=== Exercise brief ===
After finding the line with "cell usage in" in the entries below, retype exactly each line from there through the line with "met5: 0 / - / 0", including that final line.

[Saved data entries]

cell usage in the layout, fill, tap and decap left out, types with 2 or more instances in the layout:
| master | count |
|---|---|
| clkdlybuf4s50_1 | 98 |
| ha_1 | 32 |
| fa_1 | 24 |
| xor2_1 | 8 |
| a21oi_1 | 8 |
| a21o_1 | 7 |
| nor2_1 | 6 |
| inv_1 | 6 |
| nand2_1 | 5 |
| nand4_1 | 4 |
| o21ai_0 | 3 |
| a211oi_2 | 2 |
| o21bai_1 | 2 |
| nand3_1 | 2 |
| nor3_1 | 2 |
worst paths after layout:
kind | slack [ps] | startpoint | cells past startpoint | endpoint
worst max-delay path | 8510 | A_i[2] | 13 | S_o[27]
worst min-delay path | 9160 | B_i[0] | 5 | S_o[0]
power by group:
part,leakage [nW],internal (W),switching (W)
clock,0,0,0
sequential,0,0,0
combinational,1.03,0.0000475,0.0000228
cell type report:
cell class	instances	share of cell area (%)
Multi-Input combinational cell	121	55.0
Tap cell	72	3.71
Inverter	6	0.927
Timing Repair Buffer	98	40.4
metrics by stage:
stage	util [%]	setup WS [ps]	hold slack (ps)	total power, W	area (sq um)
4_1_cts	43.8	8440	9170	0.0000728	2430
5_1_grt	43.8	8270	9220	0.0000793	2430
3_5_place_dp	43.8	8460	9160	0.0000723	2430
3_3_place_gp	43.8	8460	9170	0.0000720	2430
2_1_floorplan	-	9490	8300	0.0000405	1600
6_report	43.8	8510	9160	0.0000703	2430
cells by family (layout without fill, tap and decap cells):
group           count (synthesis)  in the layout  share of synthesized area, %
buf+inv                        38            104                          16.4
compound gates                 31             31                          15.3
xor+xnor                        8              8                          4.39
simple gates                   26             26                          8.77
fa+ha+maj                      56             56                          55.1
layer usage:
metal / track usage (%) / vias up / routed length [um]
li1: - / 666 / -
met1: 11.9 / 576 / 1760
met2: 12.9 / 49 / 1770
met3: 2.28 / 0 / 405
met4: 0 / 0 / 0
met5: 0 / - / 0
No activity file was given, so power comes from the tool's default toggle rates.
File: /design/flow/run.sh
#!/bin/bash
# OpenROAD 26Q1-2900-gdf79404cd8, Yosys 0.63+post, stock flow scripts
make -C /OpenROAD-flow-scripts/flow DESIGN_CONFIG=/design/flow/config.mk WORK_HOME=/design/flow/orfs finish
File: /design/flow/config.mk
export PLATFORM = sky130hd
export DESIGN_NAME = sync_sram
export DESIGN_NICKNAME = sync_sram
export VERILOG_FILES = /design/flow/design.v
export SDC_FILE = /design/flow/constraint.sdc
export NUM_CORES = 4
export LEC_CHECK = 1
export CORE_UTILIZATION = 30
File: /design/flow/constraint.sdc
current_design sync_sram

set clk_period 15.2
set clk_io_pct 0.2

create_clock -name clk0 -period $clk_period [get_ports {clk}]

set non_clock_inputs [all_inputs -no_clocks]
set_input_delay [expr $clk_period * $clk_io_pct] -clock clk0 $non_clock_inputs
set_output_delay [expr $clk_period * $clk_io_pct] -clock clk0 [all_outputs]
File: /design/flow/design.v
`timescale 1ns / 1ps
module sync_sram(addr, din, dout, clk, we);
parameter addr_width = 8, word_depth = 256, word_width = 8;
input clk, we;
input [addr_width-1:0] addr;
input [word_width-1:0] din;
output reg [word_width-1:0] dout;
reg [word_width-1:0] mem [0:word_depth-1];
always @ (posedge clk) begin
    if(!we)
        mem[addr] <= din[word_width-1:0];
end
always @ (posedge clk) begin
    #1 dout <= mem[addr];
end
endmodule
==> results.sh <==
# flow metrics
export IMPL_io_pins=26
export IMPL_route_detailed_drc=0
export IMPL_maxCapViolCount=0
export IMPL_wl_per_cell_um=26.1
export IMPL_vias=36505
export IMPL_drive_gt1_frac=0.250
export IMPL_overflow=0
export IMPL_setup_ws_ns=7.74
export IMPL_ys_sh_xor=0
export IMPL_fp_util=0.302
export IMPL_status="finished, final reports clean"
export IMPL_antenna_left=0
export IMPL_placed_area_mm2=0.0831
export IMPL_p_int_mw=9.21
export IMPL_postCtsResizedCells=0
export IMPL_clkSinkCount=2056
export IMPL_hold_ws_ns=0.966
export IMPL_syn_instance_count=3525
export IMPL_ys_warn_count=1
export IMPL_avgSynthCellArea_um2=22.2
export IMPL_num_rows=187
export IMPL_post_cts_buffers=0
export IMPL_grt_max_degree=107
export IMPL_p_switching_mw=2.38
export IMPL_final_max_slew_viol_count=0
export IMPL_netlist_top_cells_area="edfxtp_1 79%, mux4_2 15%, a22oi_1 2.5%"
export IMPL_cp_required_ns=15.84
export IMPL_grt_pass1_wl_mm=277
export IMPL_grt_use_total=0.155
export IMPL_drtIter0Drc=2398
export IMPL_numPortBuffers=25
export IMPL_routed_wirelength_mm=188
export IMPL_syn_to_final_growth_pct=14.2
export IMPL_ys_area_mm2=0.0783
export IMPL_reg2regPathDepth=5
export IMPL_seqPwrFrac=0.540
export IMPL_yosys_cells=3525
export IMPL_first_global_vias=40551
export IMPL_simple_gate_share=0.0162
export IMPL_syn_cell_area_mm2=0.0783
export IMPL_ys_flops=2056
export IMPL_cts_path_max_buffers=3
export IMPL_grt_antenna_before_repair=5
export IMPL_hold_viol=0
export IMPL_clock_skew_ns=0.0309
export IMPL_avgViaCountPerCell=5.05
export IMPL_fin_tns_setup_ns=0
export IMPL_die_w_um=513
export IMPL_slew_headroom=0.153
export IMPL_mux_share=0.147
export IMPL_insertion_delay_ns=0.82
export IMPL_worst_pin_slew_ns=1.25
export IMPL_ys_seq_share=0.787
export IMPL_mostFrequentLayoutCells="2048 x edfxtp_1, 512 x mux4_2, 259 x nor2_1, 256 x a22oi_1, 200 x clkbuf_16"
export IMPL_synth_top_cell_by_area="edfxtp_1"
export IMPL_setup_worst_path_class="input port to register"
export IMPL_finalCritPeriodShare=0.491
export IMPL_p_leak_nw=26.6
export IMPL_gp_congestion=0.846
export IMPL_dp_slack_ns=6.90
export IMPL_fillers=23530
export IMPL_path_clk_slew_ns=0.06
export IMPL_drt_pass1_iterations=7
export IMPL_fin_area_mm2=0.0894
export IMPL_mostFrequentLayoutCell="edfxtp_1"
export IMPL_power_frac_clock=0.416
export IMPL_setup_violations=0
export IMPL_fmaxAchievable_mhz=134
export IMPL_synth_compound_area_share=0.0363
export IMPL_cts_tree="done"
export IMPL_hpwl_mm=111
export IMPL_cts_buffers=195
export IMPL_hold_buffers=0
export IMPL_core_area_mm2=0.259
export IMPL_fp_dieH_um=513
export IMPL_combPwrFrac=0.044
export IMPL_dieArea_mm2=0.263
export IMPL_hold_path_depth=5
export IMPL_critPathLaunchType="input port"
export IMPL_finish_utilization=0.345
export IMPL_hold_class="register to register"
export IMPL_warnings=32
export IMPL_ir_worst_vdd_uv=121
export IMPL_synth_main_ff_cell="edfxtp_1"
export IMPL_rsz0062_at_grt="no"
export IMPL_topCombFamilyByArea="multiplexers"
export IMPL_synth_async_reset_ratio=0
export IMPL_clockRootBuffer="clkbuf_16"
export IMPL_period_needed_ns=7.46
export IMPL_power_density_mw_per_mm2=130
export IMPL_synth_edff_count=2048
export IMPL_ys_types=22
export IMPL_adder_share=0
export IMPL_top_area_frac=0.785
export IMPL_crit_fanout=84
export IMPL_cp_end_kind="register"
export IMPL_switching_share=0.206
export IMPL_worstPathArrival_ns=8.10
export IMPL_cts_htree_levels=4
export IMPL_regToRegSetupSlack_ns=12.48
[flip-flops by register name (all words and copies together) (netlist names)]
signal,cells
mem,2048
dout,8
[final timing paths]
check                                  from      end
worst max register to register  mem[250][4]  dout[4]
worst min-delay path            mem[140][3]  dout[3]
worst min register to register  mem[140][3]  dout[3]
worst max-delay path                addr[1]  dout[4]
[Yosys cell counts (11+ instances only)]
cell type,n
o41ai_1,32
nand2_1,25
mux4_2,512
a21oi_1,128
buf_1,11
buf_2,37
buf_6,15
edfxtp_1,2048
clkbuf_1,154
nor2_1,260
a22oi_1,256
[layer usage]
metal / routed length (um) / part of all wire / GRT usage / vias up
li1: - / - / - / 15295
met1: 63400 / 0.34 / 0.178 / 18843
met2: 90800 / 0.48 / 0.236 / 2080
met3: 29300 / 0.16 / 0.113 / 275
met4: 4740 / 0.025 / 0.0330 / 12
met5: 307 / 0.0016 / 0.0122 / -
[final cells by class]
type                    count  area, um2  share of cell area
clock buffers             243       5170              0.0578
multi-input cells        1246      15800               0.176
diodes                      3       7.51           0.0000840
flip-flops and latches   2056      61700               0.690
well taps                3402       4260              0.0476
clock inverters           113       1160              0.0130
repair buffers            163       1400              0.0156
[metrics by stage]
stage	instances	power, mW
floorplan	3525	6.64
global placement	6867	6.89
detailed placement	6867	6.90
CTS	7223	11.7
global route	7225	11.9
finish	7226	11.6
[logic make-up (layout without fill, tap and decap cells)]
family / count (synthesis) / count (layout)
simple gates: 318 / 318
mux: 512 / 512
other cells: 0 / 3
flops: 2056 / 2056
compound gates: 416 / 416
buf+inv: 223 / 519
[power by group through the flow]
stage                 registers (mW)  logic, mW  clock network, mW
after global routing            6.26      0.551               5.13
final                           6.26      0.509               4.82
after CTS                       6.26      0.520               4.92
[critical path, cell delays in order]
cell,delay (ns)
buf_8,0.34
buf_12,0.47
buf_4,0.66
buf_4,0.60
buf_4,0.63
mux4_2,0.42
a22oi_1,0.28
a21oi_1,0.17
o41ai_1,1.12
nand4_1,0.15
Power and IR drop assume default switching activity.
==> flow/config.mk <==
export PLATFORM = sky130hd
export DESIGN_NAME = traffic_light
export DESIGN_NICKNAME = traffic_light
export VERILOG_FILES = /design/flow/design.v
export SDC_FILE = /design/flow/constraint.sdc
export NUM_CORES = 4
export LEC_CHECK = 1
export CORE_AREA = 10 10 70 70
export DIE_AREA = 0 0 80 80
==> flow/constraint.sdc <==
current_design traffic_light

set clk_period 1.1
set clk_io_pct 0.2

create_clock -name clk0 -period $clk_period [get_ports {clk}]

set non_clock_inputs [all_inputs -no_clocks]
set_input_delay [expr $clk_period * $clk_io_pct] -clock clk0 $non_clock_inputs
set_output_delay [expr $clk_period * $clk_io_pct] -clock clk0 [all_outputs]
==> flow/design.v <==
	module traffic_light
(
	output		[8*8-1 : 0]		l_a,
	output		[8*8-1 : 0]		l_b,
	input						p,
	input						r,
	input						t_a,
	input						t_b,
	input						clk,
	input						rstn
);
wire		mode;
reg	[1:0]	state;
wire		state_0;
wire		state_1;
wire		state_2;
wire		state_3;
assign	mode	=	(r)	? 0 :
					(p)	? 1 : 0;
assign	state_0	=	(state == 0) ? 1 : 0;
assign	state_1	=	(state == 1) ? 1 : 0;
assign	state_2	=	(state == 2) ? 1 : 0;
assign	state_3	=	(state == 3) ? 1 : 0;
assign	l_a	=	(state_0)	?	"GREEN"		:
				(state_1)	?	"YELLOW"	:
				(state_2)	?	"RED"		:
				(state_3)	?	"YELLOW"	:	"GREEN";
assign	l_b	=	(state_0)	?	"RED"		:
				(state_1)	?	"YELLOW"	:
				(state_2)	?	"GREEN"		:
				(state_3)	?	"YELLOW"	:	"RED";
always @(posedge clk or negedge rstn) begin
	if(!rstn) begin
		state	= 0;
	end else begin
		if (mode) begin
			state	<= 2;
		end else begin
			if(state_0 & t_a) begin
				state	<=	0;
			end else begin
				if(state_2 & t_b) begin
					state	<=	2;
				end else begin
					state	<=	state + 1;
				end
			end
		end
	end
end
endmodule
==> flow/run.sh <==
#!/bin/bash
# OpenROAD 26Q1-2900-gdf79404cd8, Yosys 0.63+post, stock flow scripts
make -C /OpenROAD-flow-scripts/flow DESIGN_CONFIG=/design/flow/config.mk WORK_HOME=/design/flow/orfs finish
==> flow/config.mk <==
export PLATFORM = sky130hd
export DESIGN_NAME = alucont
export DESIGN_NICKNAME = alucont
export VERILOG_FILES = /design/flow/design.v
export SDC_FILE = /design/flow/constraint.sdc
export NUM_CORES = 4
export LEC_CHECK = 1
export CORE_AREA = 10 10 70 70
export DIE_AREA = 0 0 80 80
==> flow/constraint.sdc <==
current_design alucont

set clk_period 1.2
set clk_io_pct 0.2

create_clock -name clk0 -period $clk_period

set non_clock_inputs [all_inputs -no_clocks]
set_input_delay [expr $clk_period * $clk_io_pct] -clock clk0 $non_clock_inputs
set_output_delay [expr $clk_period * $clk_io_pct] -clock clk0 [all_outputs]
--
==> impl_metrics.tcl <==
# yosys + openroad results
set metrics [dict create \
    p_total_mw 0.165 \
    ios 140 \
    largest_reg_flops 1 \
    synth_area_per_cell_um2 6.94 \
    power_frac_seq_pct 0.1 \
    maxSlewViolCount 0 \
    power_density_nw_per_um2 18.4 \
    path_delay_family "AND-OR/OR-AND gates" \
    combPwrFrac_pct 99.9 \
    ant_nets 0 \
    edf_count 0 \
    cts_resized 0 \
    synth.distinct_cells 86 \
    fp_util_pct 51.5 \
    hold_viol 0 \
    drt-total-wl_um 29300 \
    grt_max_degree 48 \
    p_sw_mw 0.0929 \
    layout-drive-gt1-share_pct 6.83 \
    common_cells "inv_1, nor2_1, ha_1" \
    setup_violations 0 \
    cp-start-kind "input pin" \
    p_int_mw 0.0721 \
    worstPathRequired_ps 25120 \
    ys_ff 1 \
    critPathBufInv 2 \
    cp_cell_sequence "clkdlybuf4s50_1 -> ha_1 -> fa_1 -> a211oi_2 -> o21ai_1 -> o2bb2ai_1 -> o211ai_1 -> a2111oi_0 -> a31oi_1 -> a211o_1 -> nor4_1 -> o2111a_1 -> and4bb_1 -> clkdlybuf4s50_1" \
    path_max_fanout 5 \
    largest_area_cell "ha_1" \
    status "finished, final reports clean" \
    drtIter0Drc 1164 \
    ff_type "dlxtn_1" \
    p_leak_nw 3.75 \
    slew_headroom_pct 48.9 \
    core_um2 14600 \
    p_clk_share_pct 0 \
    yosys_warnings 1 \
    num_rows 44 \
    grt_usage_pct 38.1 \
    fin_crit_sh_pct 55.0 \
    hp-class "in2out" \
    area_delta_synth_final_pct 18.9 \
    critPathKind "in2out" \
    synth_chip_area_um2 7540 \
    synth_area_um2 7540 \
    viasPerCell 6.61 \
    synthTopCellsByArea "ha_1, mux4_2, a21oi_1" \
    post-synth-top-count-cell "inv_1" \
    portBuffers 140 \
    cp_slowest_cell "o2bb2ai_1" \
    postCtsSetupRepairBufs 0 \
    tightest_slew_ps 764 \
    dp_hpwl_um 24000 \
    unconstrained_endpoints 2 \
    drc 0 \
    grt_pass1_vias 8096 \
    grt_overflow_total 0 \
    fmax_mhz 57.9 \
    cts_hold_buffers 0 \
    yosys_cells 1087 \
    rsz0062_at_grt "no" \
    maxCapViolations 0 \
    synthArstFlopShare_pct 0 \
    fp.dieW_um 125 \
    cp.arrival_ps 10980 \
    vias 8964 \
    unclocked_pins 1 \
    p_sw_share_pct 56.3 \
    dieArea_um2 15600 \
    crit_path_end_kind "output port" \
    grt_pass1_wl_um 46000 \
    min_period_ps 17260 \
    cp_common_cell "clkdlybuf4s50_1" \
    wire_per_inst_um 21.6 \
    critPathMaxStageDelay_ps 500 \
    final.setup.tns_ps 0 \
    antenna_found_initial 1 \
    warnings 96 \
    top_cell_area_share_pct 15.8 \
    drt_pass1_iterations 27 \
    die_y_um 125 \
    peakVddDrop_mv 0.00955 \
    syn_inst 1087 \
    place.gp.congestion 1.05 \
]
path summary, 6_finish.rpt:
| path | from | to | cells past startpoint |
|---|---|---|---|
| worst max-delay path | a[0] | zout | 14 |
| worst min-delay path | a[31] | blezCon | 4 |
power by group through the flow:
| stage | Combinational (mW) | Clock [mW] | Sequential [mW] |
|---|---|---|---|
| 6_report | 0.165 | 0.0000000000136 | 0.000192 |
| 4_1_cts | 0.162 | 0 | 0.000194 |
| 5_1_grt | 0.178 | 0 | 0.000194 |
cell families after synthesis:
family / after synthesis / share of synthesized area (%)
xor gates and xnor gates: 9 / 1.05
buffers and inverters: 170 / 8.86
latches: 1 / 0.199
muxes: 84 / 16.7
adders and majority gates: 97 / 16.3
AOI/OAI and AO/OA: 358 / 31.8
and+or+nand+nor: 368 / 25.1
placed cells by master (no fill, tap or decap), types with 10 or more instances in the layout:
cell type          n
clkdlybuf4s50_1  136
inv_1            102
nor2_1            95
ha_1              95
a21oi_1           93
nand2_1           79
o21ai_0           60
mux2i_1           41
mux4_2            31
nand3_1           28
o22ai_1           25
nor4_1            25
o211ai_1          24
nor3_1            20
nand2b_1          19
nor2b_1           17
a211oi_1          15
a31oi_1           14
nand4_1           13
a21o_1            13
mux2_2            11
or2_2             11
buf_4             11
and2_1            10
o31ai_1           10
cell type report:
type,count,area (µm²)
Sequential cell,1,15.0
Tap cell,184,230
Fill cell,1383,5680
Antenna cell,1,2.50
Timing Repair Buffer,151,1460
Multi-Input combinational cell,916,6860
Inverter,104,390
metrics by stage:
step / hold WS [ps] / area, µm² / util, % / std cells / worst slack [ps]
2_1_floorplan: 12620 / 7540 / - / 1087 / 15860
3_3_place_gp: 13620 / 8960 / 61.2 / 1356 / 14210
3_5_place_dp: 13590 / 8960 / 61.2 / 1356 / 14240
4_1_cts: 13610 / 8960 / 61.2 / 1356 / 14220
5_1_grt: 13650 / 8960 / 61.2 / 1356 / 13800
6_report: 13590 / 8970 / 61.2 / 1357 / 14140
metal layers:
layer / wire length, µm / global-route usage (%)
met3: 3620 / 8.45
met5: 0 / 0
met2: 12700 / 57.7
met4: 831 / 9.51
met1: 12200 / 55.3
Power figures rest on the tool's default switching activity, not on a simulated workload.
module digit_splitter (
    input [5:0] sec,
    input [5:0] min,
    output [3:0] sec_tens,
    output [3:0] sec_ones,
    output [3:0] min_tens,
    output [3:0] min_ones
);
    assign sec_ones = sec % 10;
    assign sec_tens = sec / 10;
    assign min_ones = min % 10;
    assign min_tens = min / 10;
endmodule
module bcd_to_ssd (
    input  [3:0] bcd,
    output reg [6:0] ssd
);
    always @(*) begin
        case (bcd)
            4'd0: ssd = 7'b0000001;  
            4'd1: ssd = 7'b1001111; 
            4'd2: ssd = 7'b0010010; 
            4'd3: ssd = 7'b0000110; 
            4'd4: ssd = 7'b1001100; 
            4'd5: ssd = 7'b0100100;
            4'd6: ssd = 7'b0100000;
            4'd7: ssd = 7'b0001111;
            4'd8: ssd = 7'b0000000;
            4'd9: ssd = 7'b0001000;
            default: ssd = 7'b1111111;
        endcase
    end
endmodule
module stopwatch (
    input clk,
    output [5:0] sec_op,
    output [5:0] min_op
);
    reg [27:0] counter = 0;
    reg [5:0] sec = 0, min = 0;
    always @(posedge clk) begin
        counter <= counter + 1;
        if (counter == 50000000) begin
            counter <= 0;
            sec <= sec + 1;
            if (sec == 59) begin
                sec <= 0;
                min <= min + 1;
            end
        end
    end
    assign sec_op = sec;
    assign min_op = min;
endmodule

=== Response to the exercise ===
cell usage in the layout, fill, tap and decap left out, types with 2 or more instances in the layout:
| master | count |
|---|---|
| clkdlybuf4s50_1 | 98 |
| ha_1 | 32 |
| fa_1 | 24 |
| xor2_1 | 8 |
| a21oi_1 | 8 |
| a21o_1 | 7 |
| nor2_1 | 6 |
| inv_1 | 6 |
| nand2_1 | 5 |
| nand4_1 | 4 |
| o21ai_0 | 3 |
| a211oi_2 | 2 |
| o21bai_1 | 2 |
| nand3_1 | 2 |
| nor3_1 | 2 |
worst paths after layout:
kind | slack [ps] | startpoint | cells past startpoint | endpoint
worst max-delay path | 8510 | A_i[2] | 13 | S_o[27]
worst min-delay path | 9160 | B_i[0] | 5 | S_o[0]
power by group:
part,leakage [nW],internal (W),switching (W)
clock,0,0,0
sequential,0,0,0
combinational,1.03,0.0000475,0.0000228
cell type report:
cell class	instances	share of cell area (%)
Multi-Input combinational cell	121	55.0
Tap cell	72	3.71
Inverter	6	0.927
Timing Repair Buffer	98	40.4
metrics by stage:
stage	util [%]	setup WS [ps]	hold slack (ps)	total power, W	area (sq um)
4_1_cts	43.8	8440	9170	0.0000728	2430
5_1_grt	43.8	8270	9220	0.0000793	2430
3_5_place_dp	43.8	8460	9160	0.0000723	2430
3_3_place_gp	43.8	8460	9170	0.0000720	2430
2_1_floorplan	-	9490	8300	0.0000405	1600
6_report	43.8	8510	9160	0.0000703	2430
cells by family (layout without fill, tap and decap cells):
group           count (synthesis)  in the layout  share of synthesized area, %
buf+inv                        38            104                          16.4
compound gates                 31             31                          15.3
xor+xnor                        8              8                          4.39
simple gates                   26             26                          8.77
fa+ha+maj                      56             56                          55.1
layer usage:
metal / track usage (%) / vias up / routed length [um]
li1: - / 666 / -
met1: 11.9 / 576 / 1760
met2: 12.9 / 49 / 1770
met3: 2.28 / 0 / 405
met4: 0 / 0 / 0
met5: 0 / - / 0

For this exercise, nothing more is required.